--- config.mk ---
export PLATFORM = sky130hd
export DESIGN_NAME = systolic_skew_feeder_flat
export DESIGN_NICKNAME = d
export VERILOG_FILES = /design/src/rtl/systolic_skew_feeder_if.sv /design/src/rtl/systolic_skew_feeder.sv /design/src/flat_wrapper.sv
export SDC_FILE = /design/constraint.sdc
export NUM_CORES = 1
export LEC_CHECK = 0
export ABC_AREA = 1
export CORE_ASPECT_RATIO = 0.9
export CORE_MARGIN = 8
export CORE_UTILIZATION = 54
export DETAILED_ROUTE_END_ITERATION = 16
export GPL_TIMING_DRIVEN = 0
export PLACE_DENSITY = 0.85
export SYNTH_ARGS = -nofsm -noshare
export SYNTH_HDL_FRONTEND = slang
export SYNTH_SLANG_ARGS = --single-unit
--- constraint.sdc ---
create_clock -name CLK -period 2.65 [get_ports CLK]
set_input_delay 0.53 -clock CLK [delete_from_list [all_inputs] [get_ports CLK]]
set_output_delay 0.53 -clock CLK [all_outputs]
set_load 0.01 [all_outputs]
--
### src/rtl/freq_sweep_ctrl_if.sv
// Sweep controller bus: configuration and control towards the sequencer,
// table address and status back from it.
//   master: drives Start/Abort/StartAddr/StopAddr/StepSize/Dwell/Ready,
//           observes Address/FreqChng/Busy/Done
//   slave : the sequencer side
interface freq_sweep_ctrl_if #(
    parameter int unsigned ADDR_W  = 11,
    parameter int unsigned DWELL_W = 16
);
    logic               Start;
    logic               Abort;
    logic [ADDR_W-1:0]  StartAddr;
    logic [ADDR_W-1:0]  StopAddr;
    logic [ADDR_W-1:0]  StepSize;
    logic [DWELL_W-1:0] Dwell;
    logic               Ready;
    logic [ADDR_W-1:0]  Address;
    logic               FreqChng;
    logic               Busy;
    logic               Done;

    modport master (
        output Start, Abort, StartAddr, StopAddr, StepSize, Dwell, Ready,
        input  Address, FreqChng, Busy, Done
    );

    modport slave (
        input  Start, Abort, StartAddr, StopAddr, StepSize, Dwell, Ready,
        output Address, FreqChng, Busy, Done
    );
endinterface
* * *
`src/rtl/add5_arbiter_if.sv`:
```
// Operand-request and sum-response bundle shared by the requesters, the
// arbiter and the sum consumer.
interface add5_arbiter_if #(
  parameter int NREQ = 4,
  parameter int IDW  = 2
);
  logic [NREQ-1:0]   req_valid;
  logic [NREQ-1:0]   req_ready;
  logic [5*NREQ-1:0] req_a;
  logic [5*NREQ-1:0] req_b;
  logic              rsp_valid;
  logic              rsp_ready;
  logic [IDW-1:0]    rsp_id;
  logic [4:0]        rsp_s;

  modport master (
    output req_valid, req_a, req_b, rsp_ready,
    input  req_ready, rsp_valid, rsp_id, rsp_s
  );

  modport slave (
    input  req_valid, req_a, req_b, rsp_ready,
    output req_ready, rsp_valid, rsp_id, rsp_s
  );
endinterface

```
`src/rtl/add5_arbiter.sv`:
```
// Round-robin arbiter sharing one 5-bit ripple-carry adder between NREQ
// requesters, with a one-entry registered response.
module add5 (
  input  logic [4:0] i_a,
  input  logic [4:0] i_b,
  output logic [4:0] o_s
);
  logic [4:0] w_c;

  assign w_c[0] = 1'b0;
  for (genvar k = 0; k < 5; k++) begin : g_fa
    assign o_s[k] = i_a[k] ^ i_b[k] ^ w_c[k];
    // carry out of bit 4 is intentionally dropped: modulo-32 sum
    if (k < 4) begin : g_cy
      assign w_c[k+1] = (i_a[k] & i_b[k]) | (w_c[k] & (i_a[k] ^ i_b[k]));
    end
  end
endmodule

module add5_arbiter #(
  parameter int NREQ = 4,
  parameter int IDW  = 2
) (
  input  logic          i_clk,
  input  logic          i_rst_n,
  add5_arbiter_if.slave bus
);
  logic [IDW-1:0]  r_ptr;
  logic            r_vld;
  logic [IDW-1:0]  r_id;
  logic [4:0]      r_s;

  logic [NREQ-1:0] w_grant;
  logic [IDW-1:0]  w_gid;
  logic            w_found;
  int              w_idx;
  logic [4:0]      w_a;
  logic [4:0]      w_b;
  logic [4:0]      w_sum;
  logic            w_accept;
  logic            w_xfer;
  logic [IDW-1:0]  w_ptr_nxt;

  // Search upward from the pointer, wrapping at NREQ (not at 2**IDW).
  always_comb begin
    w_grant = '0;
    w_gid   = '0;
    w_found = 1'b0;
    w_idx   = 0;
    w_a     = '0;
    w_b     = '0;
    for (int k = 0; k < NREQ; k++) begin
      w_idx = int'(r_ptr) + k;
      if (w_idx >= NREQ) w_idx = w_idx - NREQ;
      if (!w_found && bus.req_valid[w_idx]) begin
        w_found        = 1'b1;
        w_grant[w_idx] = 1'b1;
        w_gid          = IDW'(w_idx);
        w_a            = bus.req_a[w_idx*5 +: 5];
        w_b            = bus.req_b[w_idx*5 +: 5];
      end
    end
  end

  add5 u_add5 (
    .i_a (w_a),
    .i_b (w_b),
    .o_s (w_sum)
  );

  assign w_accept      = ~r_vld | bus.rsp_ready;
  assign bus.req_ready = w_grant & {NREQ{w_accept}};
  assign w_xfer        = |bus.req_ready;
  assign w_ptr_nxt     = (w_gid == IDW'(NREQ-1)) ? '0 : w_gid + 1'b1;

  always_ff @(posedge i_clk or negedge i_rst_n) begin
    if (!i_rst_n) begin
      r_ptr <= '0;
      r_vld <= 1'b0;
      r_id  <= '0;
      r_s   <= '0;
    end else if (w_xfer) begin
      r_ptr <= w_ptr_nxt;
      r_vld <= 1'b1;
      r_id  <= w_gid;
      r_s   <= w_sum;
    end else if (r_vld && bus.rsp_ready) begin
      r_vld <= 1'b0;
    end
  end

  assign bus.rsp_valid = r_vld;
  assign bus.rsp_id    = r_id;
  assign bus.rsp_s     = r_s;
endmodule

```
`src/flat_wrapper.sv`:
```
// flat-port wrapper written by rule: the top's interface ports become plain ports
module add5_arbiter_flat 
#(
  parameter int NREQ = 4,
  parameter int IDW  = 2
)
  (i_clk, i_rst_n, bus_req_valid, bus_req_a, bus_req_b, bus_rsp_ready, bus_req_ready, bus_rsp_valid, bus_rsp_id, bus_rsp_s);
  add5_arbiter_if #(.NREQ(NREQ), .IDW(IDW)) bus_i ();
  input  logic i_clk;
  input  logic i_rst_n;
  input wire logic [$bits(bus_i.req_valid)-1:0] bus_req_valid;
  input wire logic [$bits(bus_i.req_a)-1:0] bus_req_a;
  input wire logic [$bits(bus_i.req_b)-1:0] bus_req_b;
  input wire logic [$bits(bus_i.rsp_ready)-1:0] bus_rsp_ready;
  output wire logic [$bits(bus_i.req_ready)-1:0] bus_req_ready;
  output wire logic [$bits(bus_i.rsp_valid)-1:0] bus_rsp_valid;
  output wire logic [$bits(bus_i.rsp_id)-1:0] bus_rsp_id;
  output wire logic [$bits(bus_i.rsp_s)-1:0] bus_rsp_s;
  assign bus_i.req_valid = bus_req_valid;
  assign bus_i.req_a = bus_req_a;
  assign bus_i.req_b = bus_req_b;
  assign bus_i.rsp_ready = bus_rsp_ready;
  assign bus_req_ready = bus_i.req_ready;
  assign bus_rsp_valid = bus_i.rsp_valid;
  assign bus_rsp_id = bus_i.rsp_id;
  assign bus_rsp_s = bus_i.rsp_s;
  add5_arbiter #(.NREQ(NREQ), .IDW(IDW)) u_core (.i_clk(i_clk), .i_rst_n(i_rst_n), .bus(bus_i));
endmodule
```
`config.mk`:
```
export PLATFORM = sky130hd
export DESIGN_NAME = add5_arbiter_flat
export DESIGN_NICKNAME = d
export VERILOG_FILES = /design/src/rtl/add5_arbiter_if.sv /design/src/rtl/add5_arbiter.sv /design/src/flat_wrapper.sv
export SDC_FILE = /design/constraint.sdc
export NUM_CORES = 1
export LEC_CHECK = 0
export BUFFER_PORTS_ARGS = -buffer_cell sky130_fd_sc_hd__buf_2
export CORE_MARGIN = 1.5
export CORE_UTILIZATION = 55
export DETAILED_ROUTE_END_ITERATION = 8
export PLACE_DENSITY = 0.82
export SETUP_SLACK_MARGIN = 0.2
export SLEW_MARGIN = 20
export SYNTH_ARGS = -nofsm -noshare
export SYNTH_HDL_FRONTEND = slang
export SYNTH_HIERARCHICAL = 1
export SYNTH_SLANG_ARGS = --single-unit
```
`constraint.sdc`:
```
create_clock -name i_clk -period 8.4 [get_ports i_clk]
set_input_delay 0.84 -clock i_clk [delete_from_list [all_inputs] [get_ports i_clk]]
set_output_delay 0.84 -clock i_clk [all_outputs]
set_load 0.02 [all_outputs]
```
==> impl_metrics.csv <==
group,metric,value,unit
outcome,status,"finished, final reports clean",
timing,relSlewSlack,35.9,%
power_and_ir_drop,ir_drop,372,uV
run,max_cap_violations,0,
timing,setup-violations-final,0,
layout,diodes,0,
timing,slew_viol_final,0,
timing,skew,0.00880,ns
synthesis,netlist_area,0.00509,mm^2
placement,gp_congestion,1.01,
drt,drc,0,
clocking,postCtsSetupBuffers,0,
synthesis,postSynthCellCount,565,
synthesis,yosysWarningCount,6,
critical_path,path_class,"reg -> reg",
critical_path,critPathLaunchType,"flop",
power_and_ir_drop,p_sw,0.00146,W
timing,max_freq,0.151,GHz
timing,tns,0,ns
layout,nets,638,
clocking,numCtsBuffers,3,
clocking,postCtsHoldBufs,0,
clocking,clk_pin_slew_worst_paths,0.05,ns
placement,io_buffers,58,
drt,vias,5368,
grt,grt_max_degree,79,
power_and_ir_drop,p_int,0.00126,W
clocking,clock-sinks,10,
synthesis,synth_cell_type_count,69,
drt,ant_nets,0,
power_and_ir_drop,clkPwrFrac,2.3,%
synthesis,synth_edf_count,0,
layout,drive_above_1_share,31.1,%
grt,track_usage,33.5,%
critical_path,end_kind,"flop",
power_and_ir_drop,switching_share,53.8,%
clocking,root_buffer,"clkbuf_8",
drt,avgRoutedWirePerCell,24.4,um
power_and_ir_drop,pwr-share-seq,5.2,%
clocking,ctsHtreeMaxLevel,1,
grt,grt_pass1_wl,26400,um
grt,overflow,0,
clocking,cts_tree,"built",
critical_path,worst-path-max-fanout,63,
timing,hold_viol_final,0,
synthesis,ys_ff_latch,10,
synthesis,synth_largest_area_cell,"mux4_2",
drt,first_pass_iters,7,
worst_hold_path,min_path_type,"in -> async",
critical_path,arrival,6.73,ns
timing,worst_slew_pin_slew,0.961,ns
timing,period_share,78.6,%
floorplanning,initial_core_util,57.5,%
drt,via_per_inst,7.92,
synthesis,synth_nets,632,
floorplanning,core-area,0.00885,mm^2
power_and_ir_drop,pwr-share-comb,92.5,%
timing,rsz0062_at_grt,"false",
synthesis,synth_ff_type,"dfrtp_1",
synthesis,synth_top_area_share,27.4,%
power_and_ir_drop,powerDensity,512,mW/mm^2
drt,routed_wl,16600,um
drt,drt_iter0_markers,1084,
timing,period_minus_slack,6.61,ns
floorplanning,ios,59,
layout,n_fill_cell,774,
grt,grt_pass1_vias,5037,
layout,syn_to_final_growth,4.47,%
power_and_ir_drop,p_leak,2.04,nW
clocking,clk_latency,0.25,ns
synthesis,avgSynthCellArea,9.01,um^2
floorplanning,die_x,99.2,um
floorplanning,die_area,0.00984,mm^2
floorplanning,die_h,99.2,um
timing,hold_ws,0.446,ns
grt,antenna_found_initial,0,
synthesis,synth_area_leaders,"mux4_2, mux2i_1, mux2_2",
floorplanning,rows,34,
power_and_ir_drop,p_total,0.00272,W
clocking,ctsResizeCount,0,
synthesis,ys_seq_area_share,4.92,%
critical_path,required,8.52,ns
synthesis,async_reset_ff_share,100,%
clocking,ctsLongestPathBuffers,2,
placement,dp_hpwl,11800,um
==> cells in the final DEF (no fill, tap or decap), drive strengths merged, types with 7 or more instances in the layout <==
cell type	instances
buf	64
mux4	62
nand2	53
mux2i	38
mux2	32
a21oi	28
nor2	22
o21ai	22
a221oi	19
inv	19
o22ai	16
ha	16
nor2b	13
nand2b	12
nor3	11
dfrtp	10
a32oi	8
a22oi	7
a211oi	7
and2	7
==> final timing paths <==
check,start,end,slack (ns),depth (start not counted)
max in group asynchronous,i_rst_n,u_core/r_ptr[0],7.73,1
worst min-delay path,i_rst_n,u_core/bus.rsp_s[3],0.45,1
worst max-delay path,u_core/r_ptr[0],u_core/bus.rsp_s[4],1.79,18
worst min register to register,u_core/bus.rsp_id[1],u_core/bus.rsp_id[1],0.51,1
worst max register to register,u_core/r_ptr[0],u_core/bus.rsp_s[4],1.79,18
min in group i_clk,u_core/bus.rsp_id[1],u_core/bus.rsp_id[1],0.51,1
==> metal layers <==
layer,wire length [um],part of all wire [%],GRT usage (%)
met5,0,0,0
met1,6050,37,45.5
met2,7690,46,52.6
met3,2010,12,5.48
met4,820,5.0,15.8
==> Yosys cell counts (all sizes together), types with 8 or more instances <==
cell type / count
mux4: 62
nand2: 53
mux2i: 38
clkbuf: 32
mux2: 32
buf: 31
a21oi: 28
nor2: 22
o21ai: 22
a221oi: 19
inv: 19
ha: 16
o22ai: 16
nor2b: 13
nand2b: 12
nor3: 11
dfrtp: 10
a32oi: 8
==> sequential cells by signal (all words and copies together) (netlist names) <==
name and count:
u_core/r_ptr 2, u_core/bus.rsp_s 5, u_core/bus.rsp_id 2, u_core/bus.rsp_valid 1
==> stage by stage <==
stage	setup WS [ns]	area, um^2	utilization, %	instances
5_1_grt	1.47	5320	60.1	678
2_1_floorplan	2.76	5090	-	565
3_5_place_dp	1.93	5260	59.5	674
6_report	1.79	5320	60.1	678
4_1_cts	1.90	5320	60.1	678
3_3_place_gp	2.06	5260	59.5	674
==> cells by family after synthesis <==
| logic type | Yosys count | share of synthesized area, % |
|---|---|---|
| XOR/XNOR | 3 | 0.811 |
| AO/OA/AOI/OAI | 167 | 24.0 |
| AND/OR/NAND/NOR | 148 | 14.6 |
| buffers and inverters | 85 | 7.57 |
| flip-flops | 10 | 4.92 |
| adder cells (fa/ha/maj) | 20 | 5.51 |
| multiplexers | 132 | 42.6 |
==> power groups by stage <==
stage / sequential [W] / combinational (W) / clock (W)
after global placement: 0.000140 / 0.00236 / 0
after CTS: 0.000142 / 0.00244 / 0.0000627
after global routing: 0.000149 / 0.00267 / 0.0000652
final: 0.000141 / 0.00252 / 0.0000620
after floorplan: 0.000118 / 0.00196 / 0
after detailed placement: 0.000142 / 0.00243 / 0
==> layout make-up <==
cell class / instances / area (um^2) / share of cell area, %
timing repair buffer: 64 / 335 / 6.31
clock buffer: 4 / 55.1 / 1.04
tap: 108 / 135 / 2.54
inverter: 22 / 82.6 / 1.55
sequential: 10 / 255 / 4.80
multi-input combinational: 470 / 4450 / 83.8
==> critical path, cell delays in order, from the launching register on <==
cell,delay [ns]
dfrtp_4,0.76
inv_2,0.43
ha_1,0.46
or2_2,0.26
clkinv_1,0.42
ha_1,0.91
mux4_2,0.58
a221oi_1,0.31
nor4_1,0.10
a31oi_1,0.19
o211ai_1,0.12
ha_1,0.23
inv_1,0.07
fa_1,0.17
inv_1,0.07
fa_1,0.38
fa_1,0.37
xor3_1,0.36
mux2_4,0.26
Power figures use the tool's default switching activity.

Activity
Find the line with "export GPL_TIMING_DRIVEN = 0" in the entries above. Retype it and each line after it, exactly, through the line with "set_load 0.01 [all_outputs]", and stop there.

Answer box
export GPL_TIMING_DRIVEN = 0
export PLACE_DENSITY = 0.85
export SYNTH_ARGS = -nofsm -noshare
export SYNTH_HDL_FRONTEND = slang
export SYNTH_SLANG_ARGS = --single-unit
--- constraint.sdc ---
create_clock -name CLK -period 2.65 [get_ports CLK]
set_input_delay 0.53 -clock CLK [delete_from_list [all_inputs] [get_ports CLK]]
set_output_delay 0.53 -clock CLK [all_outputs]
set_load 0.01 [all_outputs]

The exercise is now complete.